## Goal of the exercise
Output every line of the data exactly as it appears.

Dataset entries
......

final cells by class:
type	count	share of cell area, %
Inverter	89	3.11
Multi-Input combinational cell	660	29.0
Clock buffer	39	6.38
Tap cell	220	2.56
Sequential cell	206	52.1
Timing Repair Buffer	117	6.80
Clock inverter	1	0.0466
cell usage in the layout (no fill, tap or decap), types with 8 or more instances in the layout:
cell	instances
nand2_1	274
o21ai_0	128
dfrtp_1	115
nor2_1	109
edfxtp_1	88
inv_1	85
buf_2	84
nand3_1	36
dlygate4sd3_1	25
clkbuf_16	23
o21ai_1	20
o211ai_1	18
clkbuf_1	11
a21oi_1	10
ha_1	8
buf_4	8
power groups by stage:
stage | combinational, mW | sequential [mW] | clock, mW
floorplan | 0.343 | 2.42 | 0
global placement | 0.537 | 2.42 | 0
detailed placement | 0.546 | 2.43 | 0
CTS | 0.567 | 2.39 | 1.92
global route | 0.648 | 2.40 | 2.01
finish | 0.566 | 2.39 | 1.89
[src/rtl/hffc_pkg.sv]
// Shared types, codes and constants of the flat-field correction block.
// No dependencies; every other file but the macro header uses it by scoped names.
package hffc_pkg;

  localparam int MAX_BANDS   = 256;
  localparam int MAX_COLUMNS = 1024;

  localparam int SUM_W   = 24;
  localparam int P_W     = 16;
  localparam int ROWS_W  = 9;
  localparam int GAIN_W  = 16;
  localparam int NUM_W   = 59;   // signed numerator, |num| < 2^58
  localparam int DEN_W   = 34;   // signed denominator, |den| < 2^33
  localparam int NMAG_W  = 58;
  localparam int DMAG_W  = 33;
  localparam int QUO_W   = 33;   // quotient bits resolved by the divider

  localparam logic [SUM_W-1:0] SUM_LIMIT = '1;

  localparam logic [1:0] OP_WHITE = 2'd0;
  localparam logic [1:0] OP_DARK  = 2'd1;
  localparam logic [1:0] OP_IMAGE = 2'd2;

  localparam logic [1:0] ST_OK        = 2'd0;
  localparam logic [1:0] ST_ZERO_SPAN = 2'd1;
  localparam logic [1:0] ST_SATURATED = 2'd2;

  localparam logic [1:0] REG_WHITE_ROWS = 2'd0;
  localparam logic [1:0] REG_DARK_ROWS  = 2'd1;
  localparam logic [1:0] REG_GAIN       = 2'd2;

  typedef struct packed {
    logic [1:0]  op;
    logic [15:0] sample_value;
    logic [7:0]  band;
    logic [9:0]  column;
  } in_item_t;

  typedef struct packed {
    logic signed [31:0] reflectance;
    logic [1:0]         status;
    logic [7:0]         out_band;
    logic [9:0]         out_column;
  } out_item_t;

  typedef struct packed {
    logic [7:0] band;
    logic [9:0] column;
  } tag_t;

  // effective row counts (zero already mapped to one) and gain
  typedef struct packed {
    logic [ROWS_W-1:0] nw;
    logic [ROWS_W-1:0] nb;
    logic [GAIN_W-1:0] gain;
  } cfg_t;

  typedef struct packed {
    logic [P_W-1:0]   p;
    logic [SUM_W-1:0] sw;
    logic [SUM_W-1:0] sb;
    tag_t             tag;
  } sums_t;

  typedef struct packed {
    logic signed [NUM_W-1:0] num;
    logic signed [DEN_W-1:0] den;
    tag_t                    tag;
  } frac_t;

endpackage

[src/rtl/hffc_arith.sv]
// Numerator and denominator of the correction, from multiplies and subtracts in pipeline stages.
// Depends on hffc_pkg.
module hffc_arith (
  input  logic            clk_i,
  input  logic            rst_ni,
  input  hffc_pkg::cfg_t  cfg_i,
  input  logic            in_valid_i,
  input  hffc_pkg::sums_t in_data_i,
  output logic            in_stall_o,
  output logic            out_valid_o,
  output hffc_pkg::frac_t out_data_o,
  input  logic            out_stall_i
);

  typedef struct packed {
    logic [24:0]                pnb;
    logic [32:0]                nbsw;
    logic [32:0]                nwsb;
    logic [hffc_pkg::SUM_W-1:0] sb;
    hffc_pkg::tag_t             tag;
  } c_t;

  typedef struct packed {
    logic signed [25:0]                t;
    logic signed [hffc_pkg::DEN_W-1:0] den;
    hffc_pkg::tag_t                    tag;
  } d_t;

  typedef struct packed {
    logic signed [34:0]                tn;
    logic signed [hffc_pkg::DEN_W-1:0] den;
    hffc_pkg::tag_t                    tag;
  } e_t;

  c_t c_q, c_d;
  d_t d_q, d_d;
  e_t e_q, e_d;
  hffc_pkg::frac_t f_q, f_d;

  logic [3:0] v_q;     // stages C, D, E, F
  logic [4:0] free;
  logic signed [35:0] tn_full;
  logic signed [51:0] g_full;

  always_comb begin
    free[4] = !out_stall_i;
    for (int k = 3; k >= 0; k--) begin
      free[k] = !v_q[k] || free[k+1];
    end
    in_stall_o = !free[0];
  end

  always_comb begin
    c_d.pnb  = 25'(in_data_i.p) * 25'(cfg_i.nb);
    c_d.nbsw = 33'(cfg_i.nb) * 33'(in_data_i.sw);
    c_d.nwsb = 33'(cfg_i.nw) * 33'(in_data_i.sb);
    c_d.sb   = in_data_i.sb;
    c_d.tag  = in_data_i.tag;

    d_d.den = $signed({1'b0, c_q.nbsw}) - $signed({1'b0, c_q.nwsb});
    d_d.t   = $signed({1'b0, c_q.pnb}) - $signed({2'b0, c_q.sb});
    d_d.tag = c_q.tag;

    tn_full = 36'(d_q.t) * $signed({27'b0, cfg_i.nw});
    e_d.tn  = tn_full[34:0];
    e_d.den = d_q.den;
    e_d.tag = d_q.tag;

    // gain in Q8.8, then 256 more for the Q16.16 scale
    g_full  = 52'(e_q.tn) * $signed({36'b0, cfg_i.gain});
    f_d.num = $signed({g_full[50:0], 8'b0});
    f_d.den = e_q.den;
    f_d.tag = e_q.tag;
  end

  always_ff @(posedge clk_i or negedge rst_ni) begin
    if (!rst_ni) begin
      v_q <= '0;
    end else begin
      if (free[0]) v_q[0] <= in_valid_i;
      for (int k = 1; k < 4; k++) begin
        if (free[k]) v_q[k] <= v_q[k-1];
      end
    end
  end

  always_ff @(posedge clk_i) begin
    if (free[0] && in_valid_i) c_q <= c_d;
    if (free[1] && v_q[0])     d_q <= d_d;
    if (free[2] && v_q[1])     e_q <= e_d;
    if (free[3] && v_q[2])     f_q <= f_d;
  end

  assign out_valid_o = v_q[3];
  assign out_data_o  = f_q;

endmodule
File: config.mk
export PLATFORM = sky130hd
export DESIGN_NAME = cubic_hermite_resampler
export DESIGN_NICKNAME = d
export VERILOG_FILES = /design/src/chr_pkg.sv /design/src/chr_mac.sv /design/src/cubic_hermite_resampler.sv
export VERILOG_INCLUDE_DIRS = /design/src /design/src/src
export SDC_FILE = /design/constraint.sdc
export NUM_CORES = 2
export LEC_CHECK = 0
export BUFFER_PORTS_ARGS = -buffer_cell sky130_fd_sc_hd__buf_2
export CAP_MARGIN = 15
export CORE_MARGIN = 10
export CORE_UTILIZATION = 50
export DETAILED_ROUTE_END_ITERATION = 10
export PLACE_DENSITY = 0.66
export SYNTH_ARGS = -nofsm -noshare
export SYNTH_HDL_FRONTEND = slang
export SYNTH_SLANG_ARGS = --single-unit
File: constraint.sdc
create_clock -name clk -period 28.5 [get_ports clk]
set_clock_uncertainty 0.2 [all_clocks]
set_input_delay 5.7 -clock clk [delete_from_list [all_inputs] [get_ports clk]]
set_output_delay 5.7 -clock clk [all_outputs]
set_load 0.1 [all_outputs]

......

## Answer space
final cells by class:
type	count	share of cell area, %
Inverter	89	3.11
Multi-Input combinational cell	660	29.0
Clock buffer	39	6.38
Tap cell	220	2.56
Sequential cell	206	52.1
Timing Repair Buffer	117	6.80
Clock inverter	1	0.0466
cell usage in the layout (no fill, tap or decap), types with 8 or more instances in the layout:
cell	instances
nand2_1	274
o21ai_0	128
dfrtp_1	115
nor2_1	109
edfxtp_1	88
inv_1	85
buf_2	84
nand3_1	36
dlygate4sd3_1	25
clkbuf_16	23
o21ai_1	20
o211ai_1	18
clkbuf_1	11
a21oi_1	10
ha_1	8
buf_4	8
power groups by stage:
stage | combinational, mW | sequential [mW] | clock, mW
floorplan | 0.343 | 2.42 | 0
global placement | 0.537 | 2.42 | 0
detailed placement | 0.546 | 2.43 | 0
CTS | 0.567 | 2.39 | 1.92
global route | 0.648 | 2.40 | 2.01
finish | 0.566 | 2.39 | 1.89
[src/rtl/hffc_pkg.sv]
// Shared types, codes and constants of the flat-field correction block.
// No dependencies; every other file but the macro header uses it by scoped names.
package hffc_pkg;

  localparam int MAX_BANDS   = 256;
  localparam int MAX_COLUMNS = 1024;

  localparam int SUM_W   = 24;
  localparam int P_W     = 16;
  localparam int ROWS_W  = 9;
  localparam int GAIN_W  = 16;
  localparam int NUM_W   = 59;   // signed numerator, |num| < 2^58
  localparam int DEN_W   = 34;   // signed denominator, |den| < 2^33
  localparam int NMAG_W  = 58;
  localparam int DMAG_W  = 33;
  localparam int QUO_W   = 33;   // quotient bits resolved by the divider

  localparam logic [SUM_W-1:0] SUM_LIMIT = '1;

  localparam logic [1:0] OP_WHITE = 2'd0;
  localparam logic [1:0] OP_DARK  = 2'd1;
  localparam logic [1:0] OP_IMAGE = 2'd2;

  localparam logic [1:0] ST_OK        = 2'd0;
  localparam logic [1:0] ST_ZERO_SPAN = 2'd1;
  localparam logic [1:0] ST_SATURATED = 2'd2;

  localparam logic [1:0] REG_WHITE_ROWS = 2'd0;
  localparam logic [1:0] REG_DARK_ROWS  = 2'd1;
  localparam logic [1:0] REG_GAIN       = 2'd2;

  typedef struct packed {
    logic [1:0]  op;
    logic [15:0] sample_value;
    logic [7:0]  band;
    logic [9:0]  column;
  } in_item_t;

  typedef struct packed {
    logic signed [31:0] reflectance;
    logic [1:0]         status;
    logic [7:0]         out_band;
    logic [9:0]         out_column;
  } out_item_t;

  typedef struct packed {
    logic [7:0] band;
    logic [9:0] column;
  } tag_t;

  // effective row counts (zero already mapped to one) and gain
  typedef struct packed {
    logic [ROWS_W-1:0] nw;
    logic [ROWS_W-1:0] nb;
    logic [GAIN_W-1:0] gain;
  } cfg_t;

  typedef struct packed {
    logic [P_W-1:0]   p;
    logic [SUM_W-1:0] sw;
    logic [SUM_W-1:0] sb;
    tag_t             tag;
  } sums_t;

  typedef struct packed {
    logic signed [NUM_W-1:0] num;
    logic signed [DEN_W-1:0] den;
    tag_t                    tag;
  } frac_t;

endpackage

[src/rtl/hffc_arith.sv]
// Numerator and denominator of the correction, from multiplies and subtracts in pipeline stages.
// Depends on hffc_pkg.
module hffc_arith (
  input  logic            clk_i,
  input  logic            rst_ni,
  input  hffc_pkg::cfg_t  cfg_i,
  input  logic            in_valid_i,
  input  hffc_pkg::sums_t in_data_i,
  output logic            in_stall_o,
  output logic            out_valid_o,
  output hffc_pkg::frac_t out_data_o,
  input  logic            out_stall_i
);

  typedef struct packed {
    logic [24:0]                pnb;
    logic [32:0]                nbsw;
    logic [32:0]                nwsb;
    logic [hffc_pkg::SUM_W-1:0] sb;
    hffc_pkg::tag_t             tag;
  } c_t;

  typedef struct packed {
    logic signed [25:0]                t;
    logic signed [hffc_pkg::DEN_W-1:0] den;
    hffc_pkg::tag_t                    tag;
  } d_t;

  typedef struct packed {
    logic signed [34:0]                tn;
    logic signed [hffc_pkg::DEN_W-1:0] den;
    hffc_pkg::tag_t                    tag;
  } e_t;

  c_t c_q, c_d;
  d_t d_q, d_d;
  e_t e_q, e_d;
  hffc_pkg::frac_t f_q, f_d;

  logic [3:0] v_q;     // stages C, D, E, F
  logic [4:0] free;
  logic signed [35:0] tn_full;
  logic signed [51:0] g_full;

  always_comb begin
    free[4] = !out_stall_i;
    for (int k = 3; k >= 0; k--) begin
      free[k] = !v_q[k] || free[k+1];
    end
    in_stall_o = !free[0];
  end

  always_comb begin
    c_d.pnb  = 25'(in_data_i.p) * 25'(cfg_i.nb);
    c_d.nbsw = 33'(cfg_i.nb) * 33'(in_data_i.sw);
    c_d.nwsb = 33'(cfg_i.nw) * 33'(in_data_i.sb);
    c_d.sb   = in_data_i.sb;
    c_d.tag  = in_data_i.tag;

    d_d.den = $signed({1'b0, c_q.nbsw}) - $signed({1'b0, c_q.nwsb});
    d_d.t   = $signed({1'b0, c_q.pnb}) - $signed({2'b0, c_q.sb});
    d_d.tag = c_q.tag;

    tn_full = 36'(d_q.t) * $signed({27'b0, cfg_i.nw});
    e_d.tn  = tn_full[34:0];
    e_d.den = d_q.den;
    e_d.tag = d_q.tag;

    // gain in Q8.8, then 256 more for the Q16.16 scale
    g_full  = 52'(e_q.tn) * $signed({36'b0, cfg_i.gain});
    f_d.num = $signed({g_full[50:0], 8'b0});
    f_d.den = e_q.den;
    f_d.tag = e_q.tag;
  end

  always_ff @(posedge clk_i or negedge rst_ni) begin
    if (!rst_ni) begin
      v_q <= '0;
    end else begin
      if (free[0]) v_q[0] <= in_valid_i;
      for (int k = 1; k < 4; k++) begin
        if (free[k]) v_q[k] <= v_q[k-1];
      end
    end
  end

  always_ff @(posedge clk_i) begin
    if (free[0] && in_valid_i) c_q <= c_d;
    if (free[1] && v_q[0])     d_q <= d_d;
    if (free[2] && v_q[1])     e_q <= e_d;
    if (free[3] && v_q[2])     f_q <= f_d;
  end

  assign out_valid_o = v_q[3];
  assign out_data_o  = f_q;

endmodule
File: config.mk
export PLATFORM = sky130hd
export DESIGN_NAME = cubic_hermite_resampler
export DESIGN_NICKNAME = d
export VERILOG_FILES = /design/src/chr_pkg.sv /design/src/chr_mac.sv /design/src/cubic_hermite_resampler.sv
export VERILOG_INCLUDE_DIRS = /design/src /design/src/src
export SDC_FILE = /design/constraint.sdc
export NUM_CORES = 2
export LEC_CHECK = 0
export BUFFER_PORTS_ARGS = -buffer_cell sky130_fd_sc_hd__buf_2
export CAP_MARGIN = 15
export CORE_MARGIN = 10
export CORE_UTILIZATION = 50
export DETAILED_ROUTE_END_ITERATION = 10
export PLACE_DENSITY = 0.66
export SYNTH_ARGS = -nofsm -noshare
export SYNTH_HDL_FRONTEND = slang
export SYNTH_SLANG_ARGS = --single-unit
File: constraint.sdc
create_clock -name clk -period 28.5 [get_ports clk]
set_clock_uncertainty 0.2 [all_clocks]
set_input_delay 5.7 -clock clk [delete_from_list [all_inputs] [get_ports clk]]
set_output_delay 5.7 -clock clk [all_outputs]
set_load 0.1 [all_outputs]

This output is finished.